> **DATA FOR ANALYSIS**
==> src/rtl/trial_division_prime_test_core_assert.svh <==
// assertion macros for the trial division prime tester
`ifndef TRIAL_DIVISION_PRIME_TEST_CORE_ASSERT_SVH
`define TRIAL_DIVISION_PRIME_TEST_CORE_ASSERT_SVH

`ifndef NO_ASSERTIONS
`define TDPT_ASSERT(lbl, prop) \
	lbl: assert property (@(posedge clk) disable iff (!arst_n) prop) \
		else $error("tdpt assertion failed");
`define TDPT_ASSERT_ALWAYS(lbl, prop) \
	lbl: assert property (@(posedge clk) prop) \
		else $error("tdpt assertion failed");
`else
`define TDPT_ASSERT(lbl, prop)
`define TDPT_ASSERT_ALWAYS(lbl, prop)
`endif

`endif

==> src/rtl/tdpt_pkg.sv <==
package tdpt_pkg;

	localparam int FIELD_BITS = 32;

	typedef enum logic [1:0] {
		ST_IDLE,
		ST_DIV,
		ST_CHECK,
		ST_OUT
	} state_t;

endpackage

==> src/rtl/trial_division_prime_test_core.sv <==
// trial division prime tester
// candidate channel: candidate with cand_valid / cand_ready; one number per transaction.
// result channel: tested_value and is_prime with res_valid / res_ready; exactly one
// result transaction per candidate, in order.
// numbers below 2 are not prime; otherwise divisors d = 2, 3, ... are tried while
// d <= x / d, and the first zero remainder ends the search as not prime.
// one shared restoring divider gives quotient and remainder of x / d one quotient bit
// per divide step (VALUE_BITS bits, at most 32), and a compare step follows each divisor.
// values below 2 go straight to the output state; others run the divider for each
// divisor tried, up to 65535 divisors for 32-bit primes. one candidate is worked on
// at a time; cand_ready is high only while the divider is free, from the cycle after
// the result is loaded, so no new candidate is taken before the last one is through.
// with VALUE_BITS below 32 only the low VALUE_BITS bits of the candidate are tested
// and echoed.
// the result sits in an output register; while the receiver stalls it holds, and a
// new candidate is still taken. a finished test waits for that register to empty.
// reset (arst_n low, asynchronous) clears the sequencer and the result valid.
`include "trial_division_prime_test_core_assert.svh"

module trial_division_prime_test_core #(
	parameter int VALUE_BITS = 32
) (
	input  logic        clk,
	input  logic        arst_n,
	input  logic [31:0] candidate,
	input  logic        cand_valid,
	output logic        cand_ready,
	output logic [31:0] tested_value,
	output logic        is_prime,
	output logic        res_valid,
	input  logic        res_ready
);

	localparam int XW = (VALUE_BITS < tdpt_pkg::FIELD_BITS) ? VALUE_BITS : tdpt_pkg::FIELD_BITS;
	localparam int CW = $clog2(XW);

	tdpt_pkg::state_t state_q, state_d;

	logic [XW-1:0] x_in;
	logic [XW-1:0] x_q;
	logic [XW-1:0] d_q;
	logic [XW-1:0] rem_q;
	logic [XW-1:0] quo_q;
	logic [CW-1:0] cnt_q;
	logic          prime_q;

	logic [XW:0]   trial;
	logic [XW-1:0] diff;
	logic          fits;
	logic          out_free;
	logic          load_res;
	logic          accept;
	logic          below_two;

	logic          res_valid_q;
	logic [31:0]   tested_value_q;
	logic          is_prime_q;

	assign x_in      = candidate[XW-1:0];
	assign below_two = (x_in < XW'(2));
	assign accept    = cand_valid && cand_ready;
	assign out_free  = !res_valid_q || res_ready;

	// one restoring divide step
	assign trial = {rem_q, quo_q[XW-1]};
	assign diff  = trial[XW-1:0] - d_q;
	assign fits  = (trial >= {1'b0, d_q});

	always_comb begin
		state_d = state_q;
		unique case (state_q)
			tdpt_pkg::ST_IDLE: begin
				if (cand_valid) begin
					state_d = below_two ? tdpt_pkg::ST_OUT : tdpt_pkg::ST_DIV;
				end
			end
			tdpt_pkg::ST_DIV: begin
				if (cnt_q == '0) begin
					state_d = tdpt_pkg::ST_CHECK;
				end
			end
			tdpt_pkg::ST_CHECK: begin
				// quotient below divisor means no divisor up to the square root
				if ((quo_q < d_q) || (rem_q == '0)) begin
					state_d = tdpt_pkg::ST_OUT;
				end else begin
					state_d = tdpt_pkg::ST_DIV;
				end
			end
			tdpt_pkg::ST_OUT: begin
				if (out_free) begin
					state_d = tdpt_pkg::ST_IDLE;
				end
			end
		endcase
	end

	always_comb begin
		cand_ready = 1'b0;
		load_res   = 1'b0;
		unique case (state_q)
			tdpt_pkg::ST_IDLE:  cand_ready = 1'b1;
			tdpt_pkg::ST_DIV:   ;
			tdpt_pkg::ST_CHECK: ;
			tdpt_pkg::ST_OUT:   load_res = out_free;
		endcase
	end

	always_ff @(posedge clk or negedge arst_n) begin
		if (!arst_n) begin
			state_q <= tdpt_pkg::ST_IDLE;
		end else begin
			state_q <= state_d;
		end
	end

	always_ff @(posedge clk) begin
		unique case (state_q)
			tdpt_pkg::ST_IDLE: begin
				if (accept) begin
					x_q     <= x_in;
					d_q     <= XW'(2);
					rem_q   <= '0;
					quo_q   <= x_in;
					cnt_q   <= CW'(XW - 1);
					prime_q <= 1'b0;
				end
			end
			tdpt_pkg::ST_DIV: begin
				rem_q <= fits ? diff : trial[XW-1:0];
				quo_q <= {quo_q[XW-2:0], fits};
				cnt_q <= cnt_q - CW'(1);
			end
			tdpt_pkg::ST_CHECK: begin
				prime_q <= (quo_q < d_q);
				d_q     <= d_q + XW'(1);
				rem_q   <= '0;
				quo_q   <= x_q;
				cnt_q   <= CW'(XW - 1);
			end
			tdpt_pkg::ST_OUT: ;
		endcase
	end

	always_ff @(posedge clk or negedge arst_n) begin
		if (!arst_n) begin
			res_valid_q <= 1'b0;
		end else if (load_res) begin
			res_valid_q <= 1'b1;
		end else if (res_ready) begin
			res_valid_q <= 1'b0;
		end
	end

	always_ff @(posedge clk) begin
		if (load_res) begin
			tested_value_q <= 32'(x_q);
			is_prime_q     <= prime_q;
		end
	end

	assign res_valid    = res_valid_q;
	assign tested_value = tested_value_q;
	assign is_prime     = is_prime_q;

	// divider keeps the partial remainder below the divisor
	`TDPT_ASSERT(a_rem_below_div, (state_q == tdpt_pkg::ST_CHECK) |-> (rem_q < d_q))
	// trial divisors start at two
	`TDPT_ASSERT(a_div_from_two, (state_q == tdpt_pkg::ST_DIV) |-> (d_q >= XW'(2)))
	// the only even prime is two, so zero is never reported prime
	`TDPT_ASSERT(a_even_prime, (res_valid && is_prime) |-> (tested_value[0] || (tested_value == 32'd2)))
	`TDPT_ASSERT_ALWAYS(a_rst_no_result, (!arst_n) |-> (!res_valid))

endmodule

> **PROBLEM**
Nothing but lines that contain "fits" should appear in the answer. Copy each from the records.

> **PROBLEM SOLUTION**
	logic          fits;
	assign fits  = (trial >= {1'b0, d_q});
				rem_q <= fits ? diff : trial[XW-1:0];
				quo_q <= {quo_q[XW-2:0], fits};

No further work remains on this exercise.